Finca Ardal (UR) - 2003 Lagar de Lar Crianza, Tempranillo, Cabernet-Sauvignon, Merlot - £13-£14 - Dark Tempranillo fruit on the nose, big structure, power and fruit, tannins also big but in balance, long. Excellent. 18/20.
2005 Ocho Cuerdas Bobal - Dark, spicy, peppery nose, big fruit and tannins on the palate and a long finish but this needs more time. 17/20
2005 Ocho Cuerdas Crianza, Cabernet-Sauvignon, Merlot, Syrah - £11-£12 - rather closed on the nose, but some hints of fruit, good, big stuff with power, weight and concentration. Good length. 17/20.

Pago Casa Gran (V) - 2006 Falcata, Monastrell, Garnacha Tintorera, Syrah, Cabernet - £9-£10 - Rich, 'dark chocolate' nose, big, rich structured, complex palate with a powerful finish.
2007 Repos, Moscatel, Chardonnay, Gewurztraminer - £6-£7 - Spicy Moscatel nose, very clean, crisp acidity with musky fruit and bone dry on the finish. Delicious. 17/20
2006 Falcata Arena, Monastrell, Garnacha Tintorera - £14-£15 - Another Biggie: power, oaky vanilla, toast and big, dark fruit, beautifully integrated. Long. 18/20.

Romeral Vinícola (UR) - 2008 Castillo Requena Rosado, Bobal - £5-£6 - Very crisp, fresh, strawberry-scented fruit, delicious, gluggable, uncomplicated bright fruit. 17/20.
2002 Lomas del Castillo Reserva, Tempranillo, Bobal - £5-£6 - Soft, subtle fruit with a hint of richness on the nose, some austere tannins but the fruit fights through on the mid-palate, long, very good. 17/20.

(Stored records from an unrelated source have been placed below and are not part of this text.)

File: src/design/wts_pkg.sv
// Shared types and constants for the WAV to signed 8-bit mono converter.
// Used by wts_ctrl, wts_parser, the top level and the testbench; depends on nothing.
`default_nettype none

package wts_pkg;

	localparam int MAX_IN_CHANNELS_DEF = 8;

	localparam logic [31:0] TAG_RIFF = 32'h5249_4646;
	localparam logic [31:0] TAG_WAVE = 32'h5741_5645;
	localparam logic [31:0] TAG_FMT  = 32'h666D_7420;
	localparam logic [31:0] TAG_DATA = 32'h6461_7461;

	localparam logic [31:0] RATE_RESET    = 32'd22050;
	localparam logic [15:0] CHAN_RESET    = 16'd1;
	localparam logic [15:0] DEPTH_RESET   = 16'd8;
	localparam logic [15:0] DEPTH_16      = 16'd16;
	localparam logic [15:0] FORMAT_PCM    = 16'd1;
	localparam logic [31:0] FMT_MIN_SIZE  = 32'd16;
	localparam logic [7:0]  SAMPLE_BIAS   = 8'd128;

	localparam logic KIND_SAMPLE = 1'b0;
	localparam logic KIND_STATUS = 1'b1;

	typedef enum logic [2:0] {
		PH_HEADER,
		PH_CHUNK_ID,
		PH_CHUNK_SIZE,
		PH_FMT,
		PH_DATA,
		PH_SKIP,
		PH_PAD,
		PH_IGNORE
	} parse_phase_t;

	typedef enum logic [1:0] {
		STAT_OK,
		STAT_BAD_HEADER,
		STAT_UNSUPPORTED,
		STAT_NO_FRAMES
	} status_code_t;

	typedef enum logic [1:0] {
		CS_IDLE,
		CS_DIV,
		CS_SAMPLE,
		CS_STATUS
	} ctrl_state_t;

	// Commands from the controller to the datapath.
	typedef struct packed {
		logic take;
		logic start_div;
		logic clear_file;
		logic emit_status;
	} ctrl_cmd_t;

	// Status from the datapath back to the controller.
	typedef struct packed {
		logic frame_end;
		logic div_done;
	} dp_stat_t;

endpackage

`default_nettype wire

File: src/design/wts_divider.sv
// Serial restoring divider: signed frame sum over channel count, one quotient
// bit per cycle, truncating toward zero and clamping to signed 8 bits.
`default_nettype none

module wts_divider #(
	parameter int SUM_W = 11,
	parameter int DEN_W = 4
) (
	input  wire logic                    clk,
	input  wire logic                    arst_n,
	input  wire logic                    start,
	input  wire logic signed [SUM_W-1:0] dividend,
	input  wire logic [DEN_W-1:0]        divisor,
	output logic                         done,
	output logic signed [7:0]            result
);

	localparam int CNT_W = $clog2(SUM_W);

	logic             busy_q;
	logic             done_q;
	logic [CNT_W-1:0] cnt_q;
	logic             neg_q;
	logic [SUM_W-1:0] quo_q;
	logic [DEN_W-1:0] rem_q;
	logic [DEN_W-1:0] den_q;

	logic [SUM_W-1:0] mag;
	logic [DEN_W:0]   rem_sh;
	logic             fits;
	logic [DEN_W-1:0] rem_next;

	assign mag      = dividend[SUM_W-1] ? (~dividend + 1'b1) : dividend;
	assign rem_sh   = {rem_q, quo_q[SUM_W-1]};
	assign fits     = rem_sh >= {1'b0, den_q};
	assign rem_next = fits ? DEN_W'(rem_sh - {1'b0, den_q}) : rem_sh[DEN_W-1:0];

	always_ff @(posedge clk or negedge arst_n) begin
		if (!arst_n) begin
			busy_q <= 1'b0;
			done_q <= 1'b0;
			cnt_q  <= '0;
		end else begin
			done_q <= 1'b0;
			if (start) begin
				busy_q <= 1'b1;
				cnt_q  <= '0;
			end else if (busy_q) begin
				cnt_q <= CNT_W'(cnt_q + 1'b1);
				if (cnt_q == CNT_W'(SUM_W - 1)) begin
					busy_q <= 1'b0;
					done_q <= 1'b1;
				end
			end
		end
	end

	always_ff @(posedge clk) begin
		if (start) begin
			neg_q <= dividend[SUM_W-1];
			quo_q <= mag;
			rem_q <= '0;
			den_q <= divisor;
		end else if (busy_q) begin
			quo_q <= {quo_q[SUM_W-2:0], fits};
			rem_q <= rem_next;
		end
	end

	// The mean of in-range samples never leaves the 8-bit range, but clamp anyway.
	always_comb begin
		if (neg_q) begin
			if (quo_q > SUM_W'(128)) begin
				result = -8'sd128;
			end else begin
				result = signed'(8'(~quo_q[7:0] + 8'd1));
			end
		end else begin
			if (quo_q > SUM_W'(127)) begin
				result = 8'sd127;
			end else begin
				result = signed'(quo_q[7:0]);
			end
		end
	end

	assign done = done_q;

endmodule

`default_nettype wire

File: src/design/wts_parser.sv
// Chunk walker and field capture: header check, chunk sizes, fmt fields,
// sample conversion, frame sums and the file status. Uses wts_pkg.
`default_nettype none

module wts_parser #(
	parameter int MAX_IN_CHANNELS = wts_pkg::MAX_IN_CHANNELS_DEF,
	parameter int SUM_W = 8 + $clog2(MAX_IN_CHANNELS),
	parameter int DEN_W = $clog2(MAX_IN_CHANNELS + 1)
) (
	input  wire logic                    clk,
	input  wire logic                    arst_n,
	input  wire wts_pkg::ctrl_cmd_t      cmd,
	input  wire logic [7:0]              file_byte,
	output logic                         frame_end,
	output logic signed [SUM_W-1:0]      div_sum,
	output logic [DEN_W-1:0]             div_den,
	output wts_pkg::status_code_t        status,
	output logic [31:0]                  rate,
	output logic [31:0]                  frames
);

	localparam int CI_W = (MAX_IN_CHANNELS > 1) ? $clog2(MAX_IN_CHANNELS) : 1;

	// Byte offsets inside the fmt chunk body.
	localparam logic [3:0] OFF_TAG_LO   = 4'd0;
	localparam logic [3:0] OFF_TAG_HI   = 4'd1;
	localparam logic [3:0] OFF_CHAN_LO  = 4'd2;
	localparam logic [3:0] OFF_CHAN_HI  = 4'd3;
	localparam logic [3:0] OFF_RATE_0   = 4'd4;
	localparam logic [3:0] OFF_RATE_1   = 4'd5;
	localparam logic [3:0] OFF_RATE_2   = 4'd6;
	localparam logic [3:0] OFF_RATE_3   = 4'd7;
	localparam logic [3:0] OFF_DEPTH_LO = 4'd14;
	localparam logic [3:0] OFF_DEPTH_HI = 4'd15;
	localparam logic [3:0] IDX_TAG_END  = 4'd3;
	localparam logic [3:0] IDX_HDR_END  = 4'd11;

	wts_pkg::parse_phase_t phase_q, phase_d;
	wts_pkg::status_code_t err_q, err_d;
	logic [3:0]             idx_q, idx_d;
	logic [31:0]            tag_q, tag_d;
	logic [31:0]            remain_q, remain_d;
	logic                   pad_q, pad_d;
	logic [15:0]            fmt_q, fmt_d;
	logic [15:0]            chan_q, chan_d;
	logic [31:0]            rate_q, rate_d;
	logic [15:0]            depth_q, depth_d;
	logic [CI_W-1:0]        ch_idx_q, ch_idx_d;
	logic signed [SUM_W-1:0] sum_q, sum_d;
	logic [31:0]            frames_q, frames_d;

	logic [31:0]             tag_shift;
	logic [31:0]             size_val;
	logic                    format_ok;
	logic                    is_16;
	logic signed [7:0]       samp;
	logic                    samp_vld;
	logic signed [SUM_W-1:0] sum_new;
	logic                    last_chan;

	assign tag_shift = {tag_q[23:0], file_byte};
	assign format_ok = (fmt_q == wts_pkg::FORMAT_PCM) && (chan_q != 16'd0) &&
		(chan_q <= 16'(MAX_IN_CHANNELS)) &&
		((depth_q == wts_pkg::DEPTH_RESET) || (depth_q == wts_pkg::DEPTH_16)) &&
		(rate_q != 32'd0);
	assign is_16     = depth_q == wts_pkg::DEPTH_16;

	always_comb begin
		size_val = remain_q;
		size_val[idx_q[1:0]*8 +: 8] = file_byte;
	end

	// A 16-bit sample is complete on its odd byte, which is its signed high byte.
	assign samp      = is_16 ? signed'(file_byte) : signed'(file_byte ^ wts_pkg::SAMPLE_BIAS);
	assign samp_vld  = (phase_q == wts_pkg::PH_DATA) && (!is_16 || idx_q[0]);
	assign sum_new   = SUM_W'(sum_q + SUM_W'(samp));
	assign last_chan = (17'(ch_idx_q) + 17'd1) >= {1'b0, chan_q};
	assign frame_end = samp_vld && last_chan;
	assign div_sum   = sum_new;
	assign div_den   = chan_q[DEN_W-1:0];

	// Next parse phase.
	always_comb begin
		phase_d = phase_q;
		case (phase_q)
			wts_pkg::PH_HEADER: begin
				if (idx_q == IDX_TAG_END && tag_shift != wts_pkg::TAG_RIFF) begin
					phase_d = wts_pkg::PH_IGNORE;
				end else if (idx_q == IDX_HDR_END) begin
					phase_d = (tag_shift == wts_pkg::TAG_WAVE) ? wts_pkg::PH_CHUNK_ID
						: wts_pkg::PH_IGNORE;
				end
			end
			wts_pkg::PH_CHUNK_ID: begin
				if (idx_q == IDX_TAG_END) begin
					phase_d = wts_pkg::PH_CHUNK_SIZE;
				end
			end
			wts_pkg::PH_CHUNK_SIZE: begin
				if (idx_q == IDX_TAG_END) begin
					if (size_val == 32'd0) begin
						phase_d = wts_pkg::PH_CHUNK_ID;
					end else if (tag_q == wts_pkg::TAG_FMT && size_val >= wts_pkg::FMT_MIN_SIZE) begin
						phase_d = wts_pkg::PH_FMT;
					end else if (tag_q == wts_pkg::TAG_DATA && format_ok) begin
						phase_d = wts_pkg::PH_DATA;
					end else begin
						phase_d = wts_pkg::PH_SKIP;
					end
				end
			end
			wts_pkg::PH_FMT, wts_pkg::PH_DATA, wts_pkg::PH_SKIP: begin
				if (remain_q == 32'd1) begin
					phase_d = pad_q ? wts_pkg::PH_PAD : wts_pkg::PH_CHUNK_ID;
				end else if (phase_q == wts_pkg::PH_FMT && idx_q >= OFF_DEPTH_HI) begin
					phase_d = wts_pkg::PH_SKIP;
				end
			end
			wts_pkg::PH_PAD: begin
				phase_d = wts_pkg::PH_CHUNK_ID;
			end
			default: begin
				phase_d = phase_q;
			end
		endcase
	end

	// Field and counter updates for the byte being taken.
	always_comb begin
		err_d    = err_q;
		idx_d    = idx_q;
		tag_d    = tag_q;
		remain_d = remain_q;
		pad_d    = pad_q;
		fmt_d    = fmt_q;
		chan_d   = chan_q;
		rate_d   = rate_q;
		depth_d  = depth_q;
		ch_idx_d = ch_idx_q;
		sum_d    = sum_q;
		frames_d = frames_q;
		case (phase_q)
			wts_pkg::PH_HEADER: begin
				tag_d = tag_shift;
				if ((idx_q == IDX_TAG_END && tag_shift != wts_pkg::TAG_RIFF) ||
						(idx_q == IDX_HDR_END && tag_shift != wts_pkg::TAG_WAVE)) begin
					if (err_q == wts_pkg::STAT_OK) begin
						err_d = wts_pkg::STAT_BAD_HEADER;
					end
				end else if (idx_q == IDX_HDR_END) begin
					idx_d = 4'd0;
				end else begin
					idx_d = 4'(idx_q + 4'd1);
				end
			end
			wts_pkg::PH_CHUNK_ID: begin
				tag_d = tag_shift;
				if (idx_q == IDX_TAG_END) begin
					idx_d    = 4'd0;
					remain_d = 32'd0;
				end else begin
					idx_d = 4'(idx_q + 4'd1);
				end
			end
			wts_pkg::PH_CHUNK_SIZE: begin
				remain_d = size_val;
				if (idx_q == IDX_TAG_END) begin
					idx_d = 4'd0;
					pad_d = size_val[0];
					if (size_val != 32'd0 &&
							!(tag_q == wts_pkg::TAG_FMT && size_val >= wts_pkg::FMT_MIN_SIZE) &&
							tag_q == wts_pkg::TAG_DATA) begin
						if (format_ok) begin
							ch_idx_d = '0;
							sum_d    = '0;
						end else if (err_q == wts_pkg::STAT_OK) begin
							err_d = wts_pkg::STAT_UNSUPPORTED;
						end
					end
				end else begin
					idx_d = 4'(idx_q + 4'd1);
				end
			end
			wts_pkg::PH_FMT, wts_pkg::PH_DATA, wts_pkg::PH_SKIP: begin
				if (phase_q == wts_pkg::PH_FMT) begin
					case (idx_q)
						OFF_TAG_LO:   fmt_d = {8'd0, file_byte};
						OFF_TAG_HI:   fmt_d[15:8] = file_byte;
						OFF_CHAN_LO:  chan_d = {8'd0, file_byte};
						OFF_CHAN_HI:  chan_d[15:8] = file_byte;
						OFF_RATE_0:   rate_d = {24'd0, file_byte};
						OFF_RATE_1:   rate_d[15:8] = file_byte;
						OFF_RATE_2:   rate_d[23:16] = file_byte;
						OFF_RATE_3:   rate_d[31:24] = file_byte;
						OFF_DEPTH_LO: depth_d = {8'd0, file_byte};
						OFF_DEPTH_HI: depth_d[15:8] = file_byte;
						default:      fmt_d = fmt_q;
					endcase
					if (idx_q < OFF_DEPTH_HI) begin
						idx_d = 4'(idx_q + 4'd1);
					end
				end else if (phase_q == wts_pkg::PH_DATA) begin
					if (is_16) begin
						idx_d = idx_q[0] ? 4'd0 : 4'd1;
					end
					if (samp_vld) begin
						if (last_chan) begin
							ch_idx_d = '0;
							sum_d    = '0;
							if (frames_q != '1) begin
								frames_d = 32'(frames_q + 32'd1);
							end
						end else begin
							ch_idx_d = CI_W'(ch_idx_q + 1'b1);
							sum_d    = sum_new;
						end
					end
				end
				remain_d = 32'(remain_q - 32'd1);
				if (remain_q == 32'd1) begin
					idx_d = 4'd0;
				end
			end
			wts_pkg::PH_PAD: begin
				pad_d = 1'b0;
				idx_d = 4'd0;
			end
			default: begin
				idx_d = idx_q;
			end
		endcase
	end

	always_ff @(posedge clk or negedge arst_n) begin
		if (!arst_n) begin
			phase_q  <= wts_pkg::PH_HEADER;
			err_q    <= wts_pkg::STAT_OK;
			idx_q    <= '0;
			tag_q    <= '0;
			remain_q <= '0;
			pad_q    <= 1'b0;
			fmt_q    <= '0;
			chan_q   <= wts_pkg::CHAN_RESET;
			rate_q   <= wts_pkg::RATE_RESET;
			depth_q  <= wts_pkg::DEPTH_RESET;
			ch_idx_q <= '0;
			sum_q    <= '0;
			frames_q <= '0;
		end else if (cmd.clear_file) begin
			phase_q  <= wts_pkg::PH_HEADER;
			err_q    <= wts_pkg::STAT_OK;
			idx_q    <= '0;
			tag_q    <= '0;
			remain_q <= '0;
			pad_q    <= 1'b0;
			fmt_q    <= '0;
			chan_q   <= wts_pkg::CHAN_RESET;
			rate_q   <= wts_pkg::RATE_RESET;
			depth_q  <= wts_pkg::DEPTH_RESET;
			ch_idx_q <= '0;
			sum_q    <= '0;
			frames_q <= '0;
		end else if (cmd.take) begin
			phase_q  <= phase_d;
			err_q    <= err_d;
			idx_q    <= idx_d;
			tag_q    <= tag_d;
			remain_q <= remain_d;
			pad_q    <= pad_d;
			fmt_q    <= fmt_d;
			chan_q   <= chan_d;
			rate_q   <= rate_d;
			depth_q  <= depth_d;
			ch_idx_q <= ch_idx_d;
			sum_q    <= sum_d;
			frames_q <= frames_d;
		end
	end

	// A file that never got past its header reports a bad header.
	always_comb begin
		if (err_q == wts_pkg::STAT_BAD_HEADER || phase_q == wts_pkg::PH_HEADER) begin
			status = wts_pkg::STAT_BAD_HEADER;
		end else if (err_q == wts_pkg::STAT_UNSUPPORTED) begin
			status = wts_pkg::STAT_UNSUPPORTED;
		end else if (frames_q == 32'd0) begin
			status = wts_pkg::STAT_NO_FRAMES;
		end else begin
			status = wts_pkg::STAT_OK;
		end
	end

	assign rate   = rate_q;
	assign frames = frames_q;

endmodule

`default_nettype wire

File: src/design/wts_ctrl.sv
// Controller state machine: takes bytes, waits for the divider, and hands
// out sample and status results in order. Uses wts_pkg.
`default_nettype none

module wts_ctrl (
	input  wire logic               clk,
	input  wire logic               arst_n,
	input  wire logic               in_valid,
	input  wire logic               end_of_file,
	input  wire logic               out_stall,
	input  wire wts_pkg::dp_stat_t  stat,
	output logic                    in_stall,
	output logic                    out_valid,
	output wts_pkg::ctrl_cmd_t      cmd
);

	wts_pkg::ctrl_state_t state_q, state_d;
	logic                 eof_q;
	logic                 take;

	assign take = (state_q == wts_pkg::CS_IDLE) && in_valid;

	always_comb begin
		state_d = state_q;
		case (state_q)
			wts_pkg::CS_IDLE: begin
				if (take) begin
					if (stat.frame_end) begin
						state_d = wts_pkg::CS_DIV;
					end else if (end_of_file) begin
						state_d = wts_pkg::CS_STATUS;
					end
				end
			end
			wts_pkg::CS_DIV: begin
				if (stat.div_done) begin
					state_d = wts_pkg::CS_SAMPLE;
				end
			end
			wts_pkg::CS_SAMPLE: begin
				if (!out_stall) begin
					state_d = eof_q ? wts_pkg::CS_STATUS : wts_pkg::CS_IDLE;
				end
			end
			wts_pkg::CS_STATUS: begin
				if (!out_stall) begin
					state_d = wts_pkg::CS_IDLE;
				end
			end
			default: begin
				state_d = wts_pkg::CS_IDLE;
			end
		endcase
	end

	always_comb begin
		in_stall        = state_q != wts_pkg::CS_IDLE;
		out_valid       = (state_q == wts_pkg::CS_SAMPLE) || (state_q == wts_pkg::CS_STATUS);
		cmd.take        = take;
		cmd.start_div   = take && stat.frame_end;
		cmd.clear_file  = (state_q == wts_pkg::CS_STATUS) && !out_stall;
		cmd.emit_status = state_q == wts_pkg::CS_STATUS;
	end

	always_ff @(posedge clk or negedge arst_n) begin
		if (!arst_n) begin
			state_q <= wts_pkg::CS_IDLE;
			eof_q   <= 1'b0;
		end else begin
			state_q <= state_d;
			if (take) begin
				eof_q <= end_of_file;
			end
		end
	end

endmodule

`default_nettype wire

File: src/design/wav_to_s8_mono_converter.sv
// Top level of the WAV to signed 8-bit mono converter: controller, parser
// and divider. Uses wts_pkg, wts_ctrl, wts_parser and wts_divider.
//
//  channel | valid     | stall     | payload
//  --------+-----------+-----------+-------------------------------------------
//  in      | in_valid  | in_stall  | file_byte, end_of_file
//  out     | out_valid | out_stall | item_kind, sample_value, status_code,
//          |           |           | sample_rate, frame_count, last_item
//
// A byte that completes no frame is simply taken. A byte that completes a
// frame also starts the one-bit-per-cycle divider, and its sample is then
// held for as long as out_stall is high.
// The byte marked end_of_file is followed by a status item, which out_stall can also hold.
// in_stall is high from a frame's end or file end until its results are taken.
// Reset is asynchronous and needs no clearing pass; after a status item the
// block is back in its reset state.
`default_nettype none

module wav_to_s8_mono_converter #(
	parameter int MAX_IN_CHANNELS = wts_pkg::MAX_IN_CHANNELS_DEF
) (
	input  wire logic        clk,
	input  wire logic        arst_n,
	input  wire logic        in_valid,
	output logic             in_stall,
	input  wire logic [7:0]  file_byte,
	input  wire logic        end_of_file,
	output logic             out_valid,
	input  wire logic        out_stall,
	output logic             item_kind,
	output logic signed [7:0] sample_value,
	output logic [1:0]       status_code,
	output logic [31:0]      sample_rate,
	output logic [31:0]      frame_count,
	output logic             last_item
);

	localparam int SUM_W = 8 + $clog2(MAX_IN_CHANNELS);
	localparam int DEN_W = $clog2(MAX_IN_CHANNELS + 1);

	wts_pkg::ctrl_cmd_t    cmd;
	wts_pkg::dp_stat_t     stat;
	wts_pkg::status_code_t status;
	logic                  frame_end;
	logic                  div_done;
	logic signed [SUM_W-1:0] div_sum;
	logic [DEN_W-1:0]      div_den;
	logic signed [7:0]     div_result;
	logic [31:0]           rate;
	logic [31:0]           frames;

	assign stat.frame_end = frame_end;
	assign stat.div_done  = div_done;

	wts_ctrl u_ctrl (
		.clk         (clk),
		.arst_n      (arst_n),
		.in_valid    (in_valid),
		.end_of_file (end_of_file),
		.out_stall   (out_stall),
		.stat        (stat),
		.in_stall    (in_stall),
		.out_valid   (out_valid),
		.cmd         (cmd)
	);

	wts_parser #(
		.MAX_IN_CHANNELS (MAX_IN_CHANNELS),
		.SUM_W           (SUM_W),
		.DEN_W           (DEN_W)
	) u_parser (
		.clk       (clk),
		.arst_n    (arst_n),
		.cmd       (cmd),
		.file_byte (file_byte),
		.frame_end (frame_end),
		.div_sum   (div_sum),
		.div_den   (div_den),
		.status    (status),
		.rate      (rate),
		.frames    (frames)
	);

	wts_divider #(
		.SUM_W (SUM_W),
		.DEN_W (DEN_W)
	) u_divider (
		.clk      (clk),
		.arst_n   (arst_n),
		.start    (cmd.start_div),
		.dividend (div_sum),
		.divisor  (div_den),
		.done     (div_done),
		.result   (div_result)
	);

	// Rate and count are reported only when the file came out clean.
	always_comb begin
		item_kind    = cmd.emit_status ? wts_pkg::KIND_STATUS : wts_pkg::KIND_SAMPLE;
		sample_value = cmd.emit_status ? 8'sd0 : div_result;
		status_code  = cmd.emit_status ? status : wts_pkg::STAT_OK;
		sample_rate  = (cmd.emit_status && status == wts_pkg::STAT_OK) ? rate : 32'd0;
		frame_count  = (cmd.emit_status && status == wts_pkg::STAT_OK) ? frames : 32'd0;
		last_item    = cmd.emit_status;
	end

	a_div_latency: assert property (@(posedge clk) disable iff (!arst_n)
		cmd.start_div |-> ##(SUM_W + 1) div_done)
		else $error("divider did not finish in the expected number of cycles");

	a_no_take_while_output: assert property (@(posedge clk) disable iff (!arst_n)
		!in_stall |-> !out_valid)
		else $error("input request taken while a result is pending");

	a_ok_has_frames: assert property (@(posedge clk) disable iff (!arst_n)
		(out_valid && item_kind == wts_pkg::KIND_STATUS && status_code == wts_pkg::STAT_OK)
		|-> frame_count != 32'd0)
		else $error("ok status reported with no frames");

	a_clear_after_status: assert property (@(posedge clk) disable iff (!arst_n)
		(out_valid && !out_stall && last_item) |=> !out_valid && !in_stall)
		else $error("block not idle after the status request");

endmodule

`default_nettype wire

Overall, the tasting showed that the Valencia region, whilst still able to turn out good, everyday wines at supermarket prices, is also producing wines of considerable class higher up the price scale sometimes, perhaps, a little ambitiously priced but nevertheless reflecting an enormous amount of hard work by the bodegas - my lowest mark of the whole tasting was 14/20, which is well with the limits of acceptability.

The tasting also changed my opinion of non-Catalan Cava. In general I've always found these wines pleasant, uncomplicated and decent but uninspiring, as they tend to be 100% Macabeo which is something of a neutral grape. However, the wines on show here were very different: judicious use of oak for some of the base-wines and (I never thought I'd hear myself say this) some Chardonnay, plus long ageing on the lees really does deliver results.